### What the task requires:
The entries below hold a line with "acc_mag_q: 48" and a line with "Antenna cell: 38 / 95.1 / 0.00266". Return those lines and all that lie between them, exactly and only.

### Available records:
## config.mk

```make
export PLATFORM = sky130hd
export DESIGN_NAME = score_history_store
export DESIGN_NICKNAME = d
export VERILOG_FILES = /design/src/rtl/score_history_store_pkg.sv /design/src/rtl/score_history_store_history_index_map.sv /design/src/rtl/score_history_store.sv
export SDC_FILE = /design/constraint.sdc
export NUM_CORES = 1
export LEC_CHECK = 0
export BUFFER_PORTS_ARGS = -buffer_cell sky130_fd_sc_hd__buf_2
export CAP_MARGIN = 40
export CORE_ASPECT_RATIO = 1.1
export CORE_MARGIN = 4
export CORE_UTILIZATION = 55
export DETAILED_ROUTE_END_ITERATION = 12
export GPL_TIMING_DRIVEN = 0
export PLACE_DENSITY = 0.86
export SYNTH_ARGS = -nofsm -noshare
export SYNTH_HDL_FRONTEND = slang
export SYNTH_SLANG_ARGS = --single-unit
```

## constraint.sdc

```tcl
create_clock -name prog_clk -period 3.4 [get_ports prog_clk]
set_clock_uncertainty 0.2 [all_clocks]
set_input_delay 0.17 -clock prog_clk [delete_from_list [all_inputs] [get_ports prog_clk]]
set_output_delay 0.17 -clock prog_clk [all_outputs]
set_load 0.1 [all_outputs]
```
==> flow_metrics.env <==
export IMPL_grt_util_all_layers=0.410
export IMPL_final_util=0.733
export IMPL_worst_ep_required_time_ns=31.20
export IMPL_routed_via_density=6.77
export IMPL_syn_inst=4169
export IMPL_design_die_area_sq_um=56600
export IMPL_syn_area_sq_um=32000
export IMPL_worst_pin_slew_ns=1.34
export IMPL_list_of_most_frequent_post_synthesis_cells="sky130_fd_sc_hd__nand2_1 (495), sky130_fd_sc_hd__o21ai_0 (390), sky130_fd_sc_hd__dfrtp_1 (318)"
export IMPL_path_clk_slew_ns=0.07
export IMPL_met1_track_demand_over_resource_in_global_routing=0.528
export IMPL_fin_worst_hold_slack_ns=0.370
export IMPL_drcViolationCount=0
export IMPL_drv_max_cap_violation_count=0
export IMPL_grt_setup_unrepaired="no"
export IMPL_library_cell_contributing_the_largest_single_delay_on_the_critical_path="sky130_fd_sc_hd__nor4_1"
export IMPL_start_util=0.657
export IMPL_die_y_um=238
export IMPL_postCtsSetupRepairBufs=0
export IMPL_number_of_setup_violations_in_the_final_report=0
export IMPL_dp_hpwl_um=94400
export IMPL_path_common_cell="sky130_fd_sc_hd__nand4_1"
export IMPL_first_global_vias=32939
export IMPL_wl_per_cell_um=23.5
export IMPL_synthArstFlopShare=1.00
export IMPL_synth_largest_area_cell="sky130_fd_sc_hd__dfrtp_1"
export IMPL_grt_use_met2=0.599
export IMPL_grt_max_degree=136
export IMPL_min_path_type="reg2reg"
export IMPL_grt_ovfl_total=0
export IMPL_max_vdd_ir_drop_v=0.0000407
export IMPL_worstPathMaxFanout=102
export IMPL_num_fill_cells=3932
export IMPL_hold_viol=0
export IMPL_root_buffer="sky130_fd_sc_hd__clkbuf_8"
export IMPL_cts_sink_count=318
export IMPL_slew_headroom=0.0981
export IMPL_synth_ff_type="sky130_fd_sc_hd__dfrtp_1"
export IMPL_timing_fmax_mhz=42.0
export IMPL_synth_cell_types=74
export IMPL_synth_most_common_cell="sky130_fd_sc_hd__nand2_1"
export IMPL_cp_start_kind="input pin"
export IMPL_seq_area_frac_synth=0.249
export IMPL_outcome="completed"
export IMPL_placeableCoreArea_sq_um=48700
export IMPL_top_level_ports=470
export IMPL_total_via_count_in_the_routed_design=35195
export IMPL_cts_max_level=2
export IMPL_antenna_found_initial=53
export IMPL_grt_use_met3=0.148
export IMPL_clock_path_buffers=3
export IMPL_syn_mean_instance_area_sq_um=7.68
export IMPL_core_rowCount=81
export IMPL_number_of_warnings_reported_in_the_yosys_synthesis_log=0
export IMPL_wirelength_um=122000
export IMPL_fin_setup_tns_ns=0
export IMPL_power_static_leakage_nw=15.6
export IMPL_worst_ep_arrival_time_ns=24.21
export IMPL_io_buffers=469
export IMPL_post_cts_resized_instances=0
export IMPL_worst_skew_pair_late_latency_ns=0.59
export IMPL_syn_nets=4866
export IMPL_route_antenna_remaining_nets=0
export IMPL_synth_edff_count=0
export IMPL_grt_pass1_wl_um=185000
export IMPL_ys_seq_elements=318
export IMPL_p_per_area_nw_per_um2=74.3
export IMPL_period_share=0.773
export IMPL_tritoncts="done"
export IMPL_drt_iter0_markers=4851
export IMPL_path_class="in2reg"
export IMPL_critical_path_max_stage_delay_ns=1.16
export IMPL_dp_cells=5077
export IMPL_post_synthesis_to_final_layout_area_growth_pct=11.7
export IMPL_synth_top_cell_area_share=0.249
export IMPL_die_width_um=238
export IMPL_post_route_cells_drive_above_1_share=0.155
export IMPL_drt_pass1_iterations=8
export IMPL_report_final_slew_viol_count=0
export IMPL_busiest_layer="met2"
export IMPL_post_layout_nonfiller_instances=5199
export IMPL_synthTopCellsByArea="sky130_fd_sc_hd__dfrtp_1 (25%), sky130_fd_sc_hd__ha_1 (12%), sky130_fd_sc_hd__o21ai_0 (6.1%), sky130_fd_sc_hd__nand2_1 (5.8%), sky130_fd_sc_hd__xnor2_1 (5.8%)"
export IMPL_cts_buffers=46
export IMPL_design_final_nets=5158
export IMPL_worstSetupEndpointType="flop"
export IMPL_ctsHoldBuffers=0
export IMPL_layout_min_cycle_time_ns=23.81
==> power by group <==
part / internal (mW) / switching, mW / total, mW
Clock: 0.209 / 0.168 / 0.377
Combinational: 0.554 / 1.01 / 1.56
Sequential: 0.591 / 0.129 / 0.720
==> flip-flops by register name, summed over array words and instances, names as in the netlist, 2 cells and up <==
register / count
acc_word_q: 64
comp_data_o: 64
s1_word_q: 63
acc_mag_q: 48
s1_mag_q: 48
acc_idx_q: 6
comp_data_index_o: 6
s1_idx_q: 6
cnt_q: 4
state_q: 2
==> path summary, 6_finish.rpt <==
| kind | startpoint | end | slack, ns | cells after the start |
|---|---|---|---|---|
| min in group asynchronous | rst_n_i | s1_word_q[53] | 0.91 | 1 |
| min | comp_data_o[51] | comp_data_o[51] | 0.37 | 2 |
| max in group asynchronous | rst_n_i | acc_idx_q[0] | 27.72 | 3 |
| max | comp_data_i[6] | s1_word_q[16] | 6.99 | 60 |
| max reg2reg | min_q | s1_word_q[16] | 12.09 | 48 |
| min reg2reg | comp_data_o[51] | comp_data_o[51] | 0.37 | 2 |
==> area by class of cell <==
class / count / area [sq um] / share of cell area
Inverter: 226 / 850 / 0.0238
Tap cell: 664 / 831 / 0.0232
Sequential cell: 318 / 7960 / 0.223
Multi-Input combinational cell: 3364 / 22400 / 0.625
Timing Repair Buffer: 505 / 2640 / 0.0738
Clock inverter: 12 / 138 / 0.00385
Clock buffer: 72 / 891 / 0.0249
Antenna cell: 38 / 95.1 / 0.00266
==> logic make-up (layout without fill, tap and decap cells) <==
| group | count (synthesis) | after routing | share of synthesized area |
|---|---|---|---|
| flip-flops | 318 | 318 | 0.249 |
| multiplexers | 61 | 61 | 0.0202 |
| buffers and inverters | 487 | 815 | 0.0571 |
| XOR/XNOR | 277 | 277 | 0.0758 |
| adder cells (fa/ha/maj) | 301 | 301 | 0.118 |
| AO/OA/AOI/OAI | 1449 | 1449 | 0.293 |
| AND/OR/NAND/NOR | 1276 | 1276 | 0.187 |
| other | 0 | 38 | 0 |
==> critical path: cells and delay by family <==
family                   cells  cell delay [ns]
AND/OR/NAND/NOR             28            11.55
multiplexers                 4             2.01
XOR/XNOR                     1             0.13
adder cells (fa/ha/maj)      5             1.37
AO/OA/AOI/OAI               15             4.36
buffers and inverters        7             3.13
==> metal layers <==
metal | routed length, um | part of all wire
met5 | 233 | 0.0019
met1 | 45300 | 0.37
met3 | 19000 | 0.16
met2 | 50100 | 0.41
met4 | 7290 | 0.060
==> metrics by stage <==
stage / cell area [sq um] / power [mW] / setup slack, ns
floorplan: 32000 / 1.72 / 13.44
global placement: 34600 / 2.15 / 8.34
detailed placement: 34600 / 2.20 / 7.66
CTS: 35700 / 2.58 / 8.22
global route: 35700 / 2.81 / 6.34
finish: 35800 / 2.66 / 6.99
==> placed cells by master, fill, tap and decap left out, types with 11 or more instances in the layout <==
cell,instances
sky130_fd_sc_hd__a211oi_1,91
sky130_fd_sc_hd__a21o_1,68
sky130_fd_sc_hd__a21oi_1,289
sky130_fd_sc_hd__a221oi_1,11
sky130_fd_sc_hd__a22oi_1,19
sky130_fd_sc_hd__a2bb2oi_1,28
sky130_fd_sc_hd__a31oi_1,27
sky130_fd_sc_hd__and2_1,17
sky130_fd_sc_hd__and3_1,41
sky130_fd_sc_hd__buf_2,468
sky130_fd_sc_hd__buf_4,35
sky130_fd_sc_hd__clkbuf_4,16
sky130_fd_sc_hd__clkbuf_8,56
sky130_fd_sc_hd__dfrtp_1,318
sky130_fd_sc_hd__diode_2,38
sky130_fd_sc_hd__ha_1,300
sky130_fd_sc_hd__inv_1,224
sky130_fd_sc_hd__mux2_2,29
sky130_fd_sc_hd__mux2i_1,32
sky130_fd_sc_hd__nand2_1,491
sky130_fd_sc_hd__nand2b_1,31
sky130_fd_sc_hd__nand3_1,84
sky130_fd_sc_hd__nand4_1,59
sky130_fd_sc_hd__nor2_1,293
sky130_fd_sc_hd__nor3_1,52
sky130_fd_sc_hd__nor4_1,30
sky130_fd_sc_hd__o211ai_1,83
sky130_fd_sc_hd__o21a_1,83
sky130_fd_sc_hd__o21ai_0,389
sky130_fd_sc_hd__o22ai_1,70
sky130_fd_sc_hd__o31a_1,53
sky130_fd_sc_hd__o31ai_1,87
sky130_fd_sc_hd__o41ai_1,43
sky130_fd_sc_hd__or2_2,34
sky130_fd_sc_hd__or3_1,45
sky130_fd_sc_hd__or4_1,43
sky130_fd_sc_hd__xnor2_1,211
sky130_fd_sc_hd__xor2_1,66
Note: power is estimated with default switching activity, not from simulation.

### Answer section:
acc_mag_q: 48
s1_mag_q: 48
acc_idx_q: 6
comp_data_index_o: 6
s1_idx_q: 6
cnt_q: 4
state_q: 2
==> path summary, 6_finish.rpt <==
| kind | startpoint | end | slack, ns | cells after the start |
|---|---|---|---|---|
| min in group asynchronous | rst_n_i | s1_word_q[53] | 0.91 | 1 |
| min | comp_data_o[51] | comp_data_o[51] | 0.37 | 2 |
| max in group asynchronous | rst_n_i | acc_idx_q[0] | 27.72 | 3 |
| max | comp_data_i[6] | s1_word_q[16] | 6.99 | 60 |
| max reg2reg | min_q | s1_word_q[16] | 12.09 | 48 |
| min reg2reg | comp_data_o[51] | comp_data_o[51] | 0.37 | 2 |
==> area by class of cell <==
class / count / area [sq um] / share of cell area
Inverter: 226 / 850 / 0.0238
Tap cell: 664 / 831 / 0.0232
Sequential cell: 318 / 7960 / 0.223
Multi-Input combinational cell: 3364 / 22400 / 0.625
Timing Repair Buffer: 505 / 2640 / 0.0738
Clock inverter: 12 / 138 / 0.00385
Clock buffer: 72 / 891 / 0.0249
Antenna cell: 38 / 95.1 / 0.00266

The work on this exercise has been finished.